Tecnicamente, é ato terrorista


Pedro J. Bondaczuk


A derrubada do Airbus A-300 da Iran Air, por parte de dois mísseis “Standard”, disparados pelo cruzador norte-americano “USS Vincenne”, que redundou na morte de 290 civis, ocorrida, anteontem, no Estreito de Ormuz, no perigoso e tenso Golfo Pérsico, tem agravantes e atenuantes para os responsáveis pelos disparos.

Entre estas últimas, pode ser citado o fato de que a belonave agressora estava travando combate com lanchas velozes iranianas. Ora, a própria tensão determinada pela situação de se estar envolvido em uma batalha distorce as decisões. Acresça-se a isso o fato do piloto da aeronave abatida ter se recusado a dar a sua identificação, e por sete vezes. Mas são as únicas coisas que podem ser citadas a favor do capitão do navio.

Já as agravantes são inúmeras. A primeira diz respeito ao óbvio, ao tipo de aeronave que o responsável pelo ataque alegou que poderia ser e o que realmente era. Um Airbus é tão diferente de um F-14 como uma girafa de um elefante.

Não há sequer como um leigo possa confundir os dois aparelhos. Quanto mais um profissional experimentado, como se presume que seja um comandante de cruzador da mais poderosa Marinha do mundo, obviamente a dos Estados Unidos.

Ademais, o jato de passageiros estava voando nos estritos limites da República Islâmica. Mesmo que estivesse fora de rota, portanto, estava dentro do seu país. Como o piloto do avião poderia supor que seria atacado em tais circunstâncias?

Se havia alguém que deveria se identificar, este era o intruso, o invasor do território iraniano, o “USS Vincenne” que, além de tudo, praticava um ato hostil contra o país cujas fronteiras estavam sendo violadas.

Embora as investigações ainda não tenham começado, tentando esclarecer o incidente, fica claro que o que pode ter acontecido é o comandante do navio, irritado com o ataque que o barco estava sofrendo por parte de lanchas do Irã, ter disparado os mísseis contra o Airbus num momento de irreflexão, mas ciente da natureza do alvo.
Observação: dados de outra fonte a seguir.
`src/rtl/nfk_pkg.sv`:
```
// Shared types and constants of the next free key finder.
package nfk_pkg;

    localparam int TABLE_DEPTH = 1024;
    localparam int KEY_W       = 16;
    localparam int IDX_W       = $clog2(TABLE_DEPTH);
    localparam int CNT_W       = $clog2(TABLE_DEPTH + 2);

    localparam int IN_ITEM_W   = IDX_W + KEY_W + CNT_W;
    localparam int IN_TDATA_W  = ((IN_ITEM_W + 7) / 8) * 8;
    localparam int IN_PAD_W    = IN_TDATA_W - IN_ITEM_W;
    localparam int OUT_ITEM_W  = KEY_W + CNT_W;
    localparam int OUT_TDATA_W = ((OUT_ITEM_W + 7) / 8) * 8;
    localparam int OUT_PAD_W   = OUT_TDATA_W - OUT_ITEM_W;

    localparam logic CMD_WRITE = 1'b0;
    localparam logic CMD_QUERY = 1'b1;

    typedef enum logic [2:0] {
        S_IDLE,
        S_BIS,
        S_BIS_CMP,
        S_CHK,
        S_WALK,
        S_WALK_CMP,
        S_DONE
    } t_state;

    // Request item, last field in the lowest bits.
    typedef struct packed {
        logic [CNT_W-1:0] entries_used;
        logic [KEY_W-1:0] key_value;
        logic [IDX_W-1:0] entry_index;
    } t_in_item;

    // Result item, last field in the lowest bits.
    typedef struct packed {
        logic [CNT_W-1:0] insert_position;
        logic [KEY_W-1:0] free_key;
    } t_result;

    typedef struct packed {
        logic             en;
        logic             we;
        logic [IDX_W-1:0] addr;
        logic [KEY_W-1:0] wdata;
    } t_ram_req;

endpackage

```
`src/rtl/nfk_seq.sv`:
```
// Search sequencer: bisection, forward walk and table writes over the key RAM.
module nfk_seq import nfk_pkg::*; (
    input  logic             i_clk,
    input  logic             i_rst_n,
    input  logic             i_valid,
    input  logic             i_cmd,
    input  t_in_item         i_item,
    output logic             o_ready,
    output t_ram_req         o_ram_req,
    input  logic [KEY_W-1:0] i_ram_rdata,
    output logic             o_res_valid,
    output t_result          o_res,
    input  logic             i_res_ready
);

    t_state           r_state, n_state;
    logic [KEY_W-1:0] r_key, n_key;
    logic [CNT_W-1:0] r_cnt, n_cnt;
    logic [CNT_W-1:0] r_lo, n_lo;
    logic [CNT_W-1:0] r_hi, n_hi;
    logic [CNT_W-1:0] r_pos, n_pos;
    logic             r_second, n_second;
    logic             r_restart, n_restart;

    logic [CNT_W:0]   w_sum;
    logic [CNT_W-1:0] w_mid;
    logic [CNT_W-1:0] w_mid_m1;
    logic [CNT_W-1:0] w_lo_m1;
    logic [CNT_W-1:0] w_span;
    logic             w_more;
    logic [CNT_W-1:0] w_cnt_sat;
    logic [KEY_W-1:0] w_key_inc;
    logic             w_walk_in;
    logic             w_hit;

    assign w_sum     = {1'b0, r_hi} + {1'b0, r_lo};
    assign w_mid     = w_sum[CNT_W:1];
    assign w_mid_m1  = w_mid - CNT_W'(1);
    assign w_lo_m1   = r_lo - CNT_W'(1);
    assign w_span    = r_hi - r_lo;
    assign w_more    = (w_span > CNT_W'(1));
    assign w_cnt_sat = (i_item.entries_used > CNT_W'(TABLE_DEPTH)) ?
                       CNT_W'(TABLE_DEPTH) : i_item.entries_used;
    assign w_key_inc = r_key + KEY_W'(1);
    assign w_walk_in = (r_pos < r_cnt);
    assign w_hit     = (i_ram_rdata == r_key);

    // Next state.
    always_comb begin
        n_state = r_state;
        unique case (r_state)
            S_IDLE: begin
                if (i_valid && (i_cmd == CMD_QUERY)) n_state = S_BIS;
            end
            S_BIS: begin
                if (w_more) n_state = S_BIS_CMP;
                else if (r_second || (r_lo == '0)) n_state = S_DONE;
                else n_state = S_CHK;
            end
            S_BIS_CMP: n_state = S_BIS;
            S_CHK: begin
                n_state = w_hit ? S_WALK : S_DONE;
            end
            S_WALK: begin
                n_state = w_walk_in ? S_WALK_CMP : S_BIS;
            end
            S_WALK_CMP: begin
                priority if (i_ram_rdata < r_key) n_state = S_WALK;
                else if (w_hit) n_state = ((w_key_inc == '0) && r_restart) ? S_BIS : S_WALK;
                else n_state = S_BIS;
            end
            S_DONE: begin
                if (i_res_ready) n_state = S_IDLE;
            end
            default: n_state = S_IDLE;
        endcase
    end

    // Datapath and outputs.
    always_comb begin
        n_key       = r_key;
        n_cnt       = r_cnt;
        n_lo        = r_lo;
        n_hi        = r_hi;
        n_pos       = r_pos;
        n_second    = r_second;
        n_restart   = r_restart;
        o_ready     = 1'b0;
        o_res_valid = 1'b0;
        o_ram_req   = '0;
        unique case (r_state)
            S_IDLE: begin
                o_ready = 1'b1;
                if (i_valid) begin
                    if (i_cmd == CMD_WRITE) begin
                        o_ram_req.en    = 1'b1;
                        o_ram_req.we    = 1'b1;
                        o_ram_req.addr  = i_item.entry_index;
                        o_ram_req.wdata = i_item.key_value;
                    end else begin
                        n_key    = i_item.key_value;
                        n_cnt    = w_cnt_sat;
                        n_lo     = '0;
                        n_hi     = w_cnt_sat + CNT_W'(1);
                        n_second = 1'b0;
                    end
                end
            end
            S_BIS: begin
                // Probe the middle entry, or the entry left of the insertion point.
                if (w_more) begin
                    o_ram_req.en   = 1'b1;
                    o_ram_req.addr = w_mid_m1[IDX_W-1:0];
                end else if (!r_second && (r_lo != '0)) begin
                    o_ram_req.en   = 1'b1;
                    o_ram_req.addr = w_lo_m1[IDX_W-1:0];
                end
            end
            S_BIS_CMP: begin
                if (r_key >= i_ram_rdata) n_lo = w_mid;
                else n_hi = w_mid;
            end
            S_CHK: begin
                if (w_hit) begin
                    n_pos     = w_lo_m1;
                    n_restart = 1'b0;
                end
            end
            S_WALK: begin
                if (w_walk_in) begin
                    o_ram_req.en   = 1'b1;
                    o_ram_req.addr = r_pos[IDX_W-1:0];
                end else begin
                    n_lo     = '0;
                    n_hi     = r_cnt + CNT_W'(1);
                    n_second = 1'b1;
                end
            end
            S_WALK_CMP: begin
                priority if (i_ram_rdata < r_key) begin
                    n_pos = r_pos + CNT_W'(1);
                end else if (w_hit) begin
                    n_key = w_key_inc;
                    if (w_key_inc == '0) begin
                        if (r_restart) begin
                            n_lo     = '0;
                            n_hi     = r_cnt + CNT_W'(1);
                            n_second = 1'b1;
                        end else begin
                            n_restart = 1'b1;
                            n_pos     = '0;
                        end
                    end else begin
                        // Entry equals the old key, so it is below the new one.
                        n_pos = r_pos + CNT_W'(1);
                    end
                end else begin
                    n_lo     = '0;
                    n_hi     = r_cnt + CNT_W'(1);
                    n_second = 1'b1;
                end
            end
            S_DONE: o_res_valid = 1'b1;
            default: ;
        endcase
    end

    assign o_res.free_key        = r_key;
    assign o_res.insert_position = r_lo;

    always_ff @(posedge i_clk) begin
        if (!i_rst_n) begin
            r_state <= S_IDLE;
        end else begin
            r_state <= n_state;
        end
    end

    always_ff @(posedge i_clk) begin
        r_key     <= n_key;
        r_cnt     <= n_cnt;
        r_lo      <= n_lo;
        r_hi      <= n_hi;
        r_pos     <= n_pos;
        r_second  <= n_second;
        r_restart <= n_restart;
    end

endmodule

```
Afinal, na altura que o avião estava e com a velocidade que ele desenvolvia, não seria necessário, numa manhã clara e ensolarada, sequer um radar para fazer a sua identificação. Caso a aeronave abatida fosse de caráter militar, ainda se compreenderia a atitude, embora ela continuasse a ser injustificável. Mas ela era civil.

E se houvesse norte-americanos entre os passageiros? Além disso, vão indenizar as famílias das vítimas? E a empresa aérea terá que arcar sozinha com os prejuízos? Outra coisa que se espera é uma manifestação da Iata, a entidade da aviação civil de âmbito internacional.
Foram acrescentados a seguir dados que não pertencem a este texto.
### config.mk
export PLATFORM = sky130hd
export DESIGN_NAME = lr_config_grammar_parser
export DESIGN_NICKNAME = d
export VERILOG_FILES = /design/src/rtl/core/lcgp_pkg.sv /design/src/rtl/core/lr_config_grammar_parser.sv /design/src/rtl/core/lcgp_datapath.sv /design/src/rtl/core/lcgp_ctrl.sv
export VERILOG_INCLUDE_DIRS = /design/src /design/src/rtl/core
export SDC_FILE = /design/constraint.sdc
export NUM_CORES = 1
export LEC_CHECK = 0
export BUFFER_PORTS_ARGS = -buffer_cell sky130_fd_sc_hd__clkbuf_2
export CAP_MARGIN = 20
export CORE_UTILIZATION = 50
export DETAILED_ROUTE_END_ITERATION = 16
export PLACE_DENSITY = 0.81
export SYNTH_ARGS = -nofsm -noshare
export SYNTH_HDL_FRONTEND = slang
export SYNTH_SLANG_ARGS = --single-unit
### constraint.sdc
create_clock -name aclk -period 6.6 [get_ports aclk]
set_input_delay 1.32 -clock aclk [delete_from_list [all_inputs] [get_ports aclk]]
set_output_delay 1.32 -clock aclk [all_outputs]
set_load 0.1 [all_outputs]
Afinal, quando um avião é seqüestrado, não tem faltado um pronunciamento dela. Uma omissão, agora, seria incompreensível e imperdoável. O ato de anteontem, portanto, foi mais do que “uma tragédia humana”, como o classificou o presidente norte-americano, Ronald Reagan, ontem. Tecnicamente, foi um ato de terrorismo.

(Artigo publicado na página 13, Internacional, do Correio Popular, em 5 de julho de 1988).